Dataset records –
File: src/design/carrierLoopPkg.sv
// ------------------------------
// Carrier loop shared types
// Sample, configuration, status, AXI4-Lite and register map
// ------------------------------

`default_nettype none

package carrierLoopPkg;

  // Complex sample, mixer input and output, oscillator output
  typedef struct packed {
    logic signed [17:0] i;
    logic signed [17:0] q;
  } cplxSample;

  // Loop configuration from the register block
  typedef struct packed {
    logic        invertError;
    logic        zeroError;
    logic        clearAccum;
    logic [4:0]  leadExp;
    logic [4:0]  lagExp;
    logic [31:0] limit;
    logic [15:0] lockCount;
    logic [7:0]  syncThreshold;
  } loopConfig;

  // Status returned for readback
  typedef struct packed {
    logic        carrierLock;
    logic [31:0] lagAccumHigh;
    logic [31:0] freqWord;
  } loopStatus;

  // AXI4-Lite master to slave
  typedef struct packed {
    logic [7:0]  awaddr;
    logic        awvalid;
    logic [31:0] wdata;
    logic [3:0]  wstrb;
    logic        wvalid;
    logic        bready;
    logic [7:0]  araddr;
    logic        arvalid;
    logic        rready;
  } axiLiteReq;

  // AXI4-Lite slave to master
  typedef struct packed {
    logic        awready;
    logic        wready;
    logic [1:0]  bresp;
    logic        bvalid;
    logic        arready;
    logic [31:0] rdata;
    logic [1:0]  rresp;
    logic        rvalid;
  } axiLiteRsp;

  localparam logic [1:0] AXI_OKAY = 2'b00;

  // ------------------------------
  // Register offsets
  // ------------------------------
  localparam logic [7:0] REG_CONTROL = 8'h00;
  localparam logic [7:0] REG_GAINS   = 8'h04;
  localparam logic [7:0] REG_LIMIT   = 8'h08;
  localparam logic [7:0] REG_LOCK    = 8'h0C;
  localparam logic [7:0] REG_STATUS  = 8'h10;
  localparam logic [7:0] REG_LAG     = 8'h14;
  localparam logic [7:0] REG_FREQ    = 8'h18;

endpackage

`default_nettype wire

File: src/design/loopRegs.sv
// ------------------------------
// Carrier loop register block
// AXI4-Lite slave for loop configuration and status
// ------------------------------

`timescale 1ns/1ps
`default_nettype none

module loopRegs
  import carrierLoopPkg::*;
(
  input  wire logic      clk,
  input  wire logic      reset,
  input  wire axiLiteReq axiReq,
  output axiLiteRsp      axiRsp,
  input  wire loopStatus status,
  output loopConfig      cfg
);

  // Implemented bits of the writable registers
  localparam logic [31:0] CONTROL_MASK = 32'h0000_0007;
  localparam logic [31:0] GAINS_MASK   = 32'h0000_1F1F;
  localparam logic [31:0] LIMIT_MASK   = 32'hFFFF_FFFF;
  localparam logic [31:0] LOCK_MASK    = 32'h00FF_FFFF;

  logic [31:0] controlReg, gainsReg, limitReg, lockReg;
  logic        awReady, wReady, bValid, arReady, rValid;
  logic        awHeld, wHeld;
  logic [7:0]  awAddr;
  logic [31:0] wData;
  logic [3:0]  wStrb;
  logic [31:0] rData;
  logic        awFire, wFire, arFire, doWrite;
  logic        awHeldNext, wHeldNext, bValidNext, rValidNext;

  function automatic logic [31:0] strobeMerge(input logic [31:0] old,
                                              input logic [31:0] data,
                                              input logic [3:0]  strb,
                                              input logic [31:0] mask);
    logic [31:0] merged;
    int          b;
    merged = old;
    for (b = 0; b < 4; b++) begin
      if (strb[b]) merged[8*b +: 8] = data[8*b +: 8];
    end
    return merged & mask;
  endfunction

  function automatic logic [31:0] readMux(input logic [7:0] addr);
    case (addr)
      REG_CONTROL: return controlReg;
      REG_GAINS:   return gainsReg;
      REG_LIMIT:   return limitReg;
      REG_LOCK:    return lockReg;
      REG_STATUS:  return {31'b0, status.carrierLock};
      REG_LAG:     return status.lagAccumHigh;
      REG_FREQ:    return status.freqWord;
      default:     return 32'h0;
    endcase
  endfunction

  // ------------------------------
  // Handshake state
  // ------------------------------
  assign awFire     = awReady & axiReq.awvalid;
  assign wFire      = wReady & axiReq.wvalid;
  assign arFire     = arReady & axiReq.arvalid;
  // Both halves seen, commit the write
  assign doWrite    = awHeld & wHeld;
  assign awHeldNext = (awHeld | awFire) & ~doWrite;
  assign wHeldNext  = (wHeld | wFire) & ~doWrite;
  assign bValidNext = doWrite | (bValid & ~axiReq.bready);
  assign rValidNext = arFire | (rValid & ~axiReq.rready);

  always_ff @(posedge clk) begin
    if (reset) begin
      awReady <= 1'b0;
      wReady  <= 1'b0;
      arReady <= 1'b0;
      awHeld  <= 1'b0;
      wHeld   <= 1'b0;
      bValid  <= 1'b0;
      rValid  <= 1'b0;
    end else begin
      awHeld  <= awHeldNext;
      wHeld   <= wHeldNext;
      bValid  <= bValidNext;
      rValid  <= rValidNext;
      // No new address until the response has been taken
      awReady <= ~awHeldNext & ~bValidNext;
      wReady  <= ~wHeldNext & ~bValidNext;
      arReady <= ~rValidNext;
    end
  end

  // Captured write address, data and read data
  always_ff @(posedge clk) begin
    if (awFire) awAddr <= axiReq.awaddr;
    if (wFire) begin
      wData <= axiReq.wdata;
      wStrb <= axiReq.wstrb;
    end
    if (arFire) rData <= readMux(axiReq.araddr);
  end

  // ------------------------------
  // Writable registers
  // ------------------------------
  always_ff @(posedge clk) begin
    if (reset) begin
      controlReg <= '0;
      gainsReg   <= '0;
      limitReg   <= '0;
      lockReg    <= '0;
    end else if (doWrite) begin
      case (awAddr)
        REG_CONTROL: controlReg <= strobeMerge(controlReg, wData, wStrb, CONTROL_MASK);
        REG_GAINS:   gainsReg   <= strobeMerge(gainsReg, wData, wStrb, GAINS_MASK);
        REG_LIMIT:   limitReg   <= strobeMerge(limitReg, wData, wStrb, LIMIT_MASK);
        REG_LOCK:    lockReg    <= strobeMerge(lockReg, wData, wStrb, LOCK_MASK);
        default:     ;
      endcase
    end
  end

  assign axiRsp = '{awready: awReady, wready: wReady, bresp: AXI_OKAY, bvalid: bValid,
                    arready: arReady, rdata: rData, rresp: AXI_OKAY, rvalid: rValid};

  assign cfg = '{invertError:   controlReg[0],
                 zeroError:     controlReg[1],
                 clearAccum:    controlReg[2],
                 leadExp:       gainsReg[4:0],
                 lagExp:        gainsReg[12:8],
                 limit:         limitReg,
                 lockCount:     lockReg[15:0],
                 syncThreshold: lockReg[23:16]};

endmodule

`default_nettype wire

AIM OF THE TASK –
Return every entry above with nothing altered.

SOLUTION –
File: src/design/carrierLoopPkg.sv
// ------------------------------
// Carrier loop shared types
// Sample, configuration, status, AXI4-Lite and register map
// ------------------------------

`default_nettype none

package carrierLoopPkg;

  // Complex sample, mixer input and output, oscillator output
  typedef struct packed {
    logic signed [17:0] i;
    logic signed [17:0] q;
  } cplxSample;

  // Loop configuration from the register block
  typedef struct packed {
    logic        invertError;
    logic        zeroError;
    logic        clearAccum;
    logic [4:0]  leadExp;
    logic [4:0]  lagExp;
    logic [31:0] limit;
    logic [15:0] lockCount;
    logic [7:0]  syncThreshold;
  } loopConfig;

  // Status returned for readback
  typedef struct packed {
    logic        carrierLock;
    logic [31:0] lagAccumHigh;
    logic [31:0] freqWord;
  } loopStatus;

  // AXI4-Lite master to slave
  typedef struct packed {
    logic [7:0]  awaddr;
    logic        awvalid;
    logic [31:0] wdata;
    logic [3:0]  wstrb;
    logic        wvalid;
    logic        bready;
    logic [7:0]  araddr;
    logic        arvalid;
    logic        rready;
  } axiLiteReq;

  // AXI4-Lite slave to master
  typedef struct packed {
    logic        awready;
    logic        wready;
    logic [1:0]  bresp;
    logic        bvalid;
    logic        arready;
    logic [31:0] rdata;
    logic [1:0]  rresp;
    logic        rvalid;
  } axiLiteRsp;

  localparam logic [1:0] AXI_OKAY = 2'b00;

  // ------------------------------
  // Register offsets
  // ------------------------------
  localparam logic [7:0] REG_CONTROL = 8'h00;
  localparam logic [7:0] REG_GAINS   = 8'h04;
  localparam logic [7:0] REG_LIMIT   = 8'h08;
  localparam logic [7:0] REG_LOCK    = 8'h0C;
  localparam logic [7:0] REG_STATUS  = 8'h10;
  localparam logic [7:0] REG_LAG     = 8'h14;
  localparam logic [7:0] REG_FREQ    = 8'h18;

endpackage

`default_nettype wire

File: src/design/loopRegs.sv
// ------------------------------
// Carrier loop register block
// AXI4-Lite slave for loop configuration and status
// ------------------------------

`timescale 1ns/1ps
`default_nettype none

module loopRegs
  import carrierLoopPkg::*;
(
  input  wire logic      clk,
  input  wire logic      reset,
  input  wire axiLiteReq axiReq,
  output axiLiteRsp      axiRsp,
  input  wire loopStatus status,
  output loopConfig      cfg
);

  // Implemented bits of the writable registers
  localparam logic [31:0] CONTROL_MASK = 32'h0000_0007;
  localparam logic [31:0] GAINS_MASK   = 32'h0000_1F1F;
  localparam logic [31:0] LIMIT_MASK   = 32'hFFFF_FFFF;
  localparam logic [31:0] LOCK_MASK    = 32'h00FF_FFFF;

  logic [31:0] controlReg, gainsReg, limitReg, lockReg;
  logic        awReady, wReady, bValid, arReady, rValid;
  logic        awHeld, wHeld;
  logic [7:0]  awAddr;
  logic [31:0] wData;
  logic [3:0]  wStrb;
  logic [31:0] rData;
  logic        awFire, wFire, arFire, doWrite;
  logic        awHeldNext, wHeldNext, bValidNext, rValidNext;

  function automatic logic [31:0] strobeMerge(input logic [31:0] old,
                                              input logic [31:0] data,
                                              input logic [3:0]  strb,
                                              input logic [31:0] mask);
    logic [31:0] merged;
    int          b;
    merged = old;
    for (b = 0; b < 4; b++) begin
      if (strb[b]) merged[8*b +: 8] = data[8*b +: 8];
    end
    return merged & mask;
  endfunction

  function automatic logic [31:0] readMux(input logic [7:0] addr);
    case (addr)
      REG_CONTROL: return controlReg;
      REG_GAINS:   return gainsReg;
      REG_LIMIT:   return limitReg;
      REG_LOCK:    return lockReg;
      REG_STATUS:  return {31'b0, status.carrierLock};
      REG_LAG:     return status.lagAccumHigh;
      REG_FREQ:    return status.freqWord;
      default:     return 32'h0;
    endcase
  endfunction

  // ------------------------------
  // Handshake state
  // ------------------------------
  assign awFire     = awReady & axiReq.awvalid;
  assign wFire      = wReady & axiReq.wvalid;
  assign arFire     = arReady & axiReq.arvalid;
  // Both halves seen, commit the write
  assign doWrite    = awHeld & wHeld;
  assign awHeldNext = (awHeld | awFire) & ~doWrite;
  assign wHeldNext  = (wHeld | wFire) & ~doWrite;
  assign bValidNext = doWrite | (bValid & ~axiReq.bready);
  assign rValidNext = arFire | (rValid & ~axiReq.rready);

  always_ff @(posedge clk) begin
    if (reset) begin
      awReady <= 1'b0;
      wReady  <= 1'b0;
      arReady <= 1'b0;
      awHeld  <= 1'b0;
      wHeld   <= 1'b0;
      bValid  <= 1'b0;
      rValid  <= 1'b0;
    end else begin
      awHeld  <= awHeldNext;
      wHeld   <= wHeldNext;
      bValid  <= bValidNext;
      rValid  <= rValidNext;
      // No new address until the response has been taken
      awReady <= ~awHeldNext & ~bValidNext;
      wReady  <= ~wHeldNext & ~bValidNext;
      arReady <= ~rValidNext;
    end
  end

  // Captured write address, data and read data
  always_ff @(posedge clk) begin
    if (awFire) awAddr <= axiReq.awaddr;
    if (wFire) begin
      wData <= axiReq.wdata;
      wStrb <= axiReq.wstrb;
    end
    if (arFire) rData <= readMux(axiReq.araddr);
  end

  // ------------------------------
  // Writable registers
  // ------------------------------
  always_ff @(posedge clk) begin
    if (reset) begin
      controlReg <= '0;
      gainsReg   <= '0;
      limitReg   <= '0;
      lockReg    <= '0;
    end else if (doWrite) begin
      case (awAddr)
        REG_CONTROL: controlReg <= strobeMerge(controlReg, wData, wStrb, CONTROL_MASK);
        REG_GAINS:   gainsReg   <= strobeMerge(gainsReg, wData, wStrb, GAINS_MASK);
        REG_LIMIT:   limitReg   <= strobeMerge(limitReg, wData, wStrb, LIMIT_MASK);
        REG_LOCK:    lockReg    <= strobeMerge(lockReg, wData, wStrb, LOCK_MASK);
        default:     ;
      endcase
    end
  end

  assign axiRsp = '{awready: awReady, wready: wReady, bresp: AXI_OKAY, bvalid: bValid,
                    arready: arReady, rdata: rData, rresp: AXI_OKAY, rvalid: rValid};

  assign cfg = '{invertError:   controlReg[0],
                 zeroError:     controlReg[1],
                 clearAccum:    controlReg[2],
                 leadExp:       gainsReg[4:0],
                 lagExp:        gainsReg[12:8],
                 limit:         limitReg,
                 lockCount:     lockReg[15:0],
                 syncThreshold: lockReg[23:16]};

endmodule

`default_nettype wire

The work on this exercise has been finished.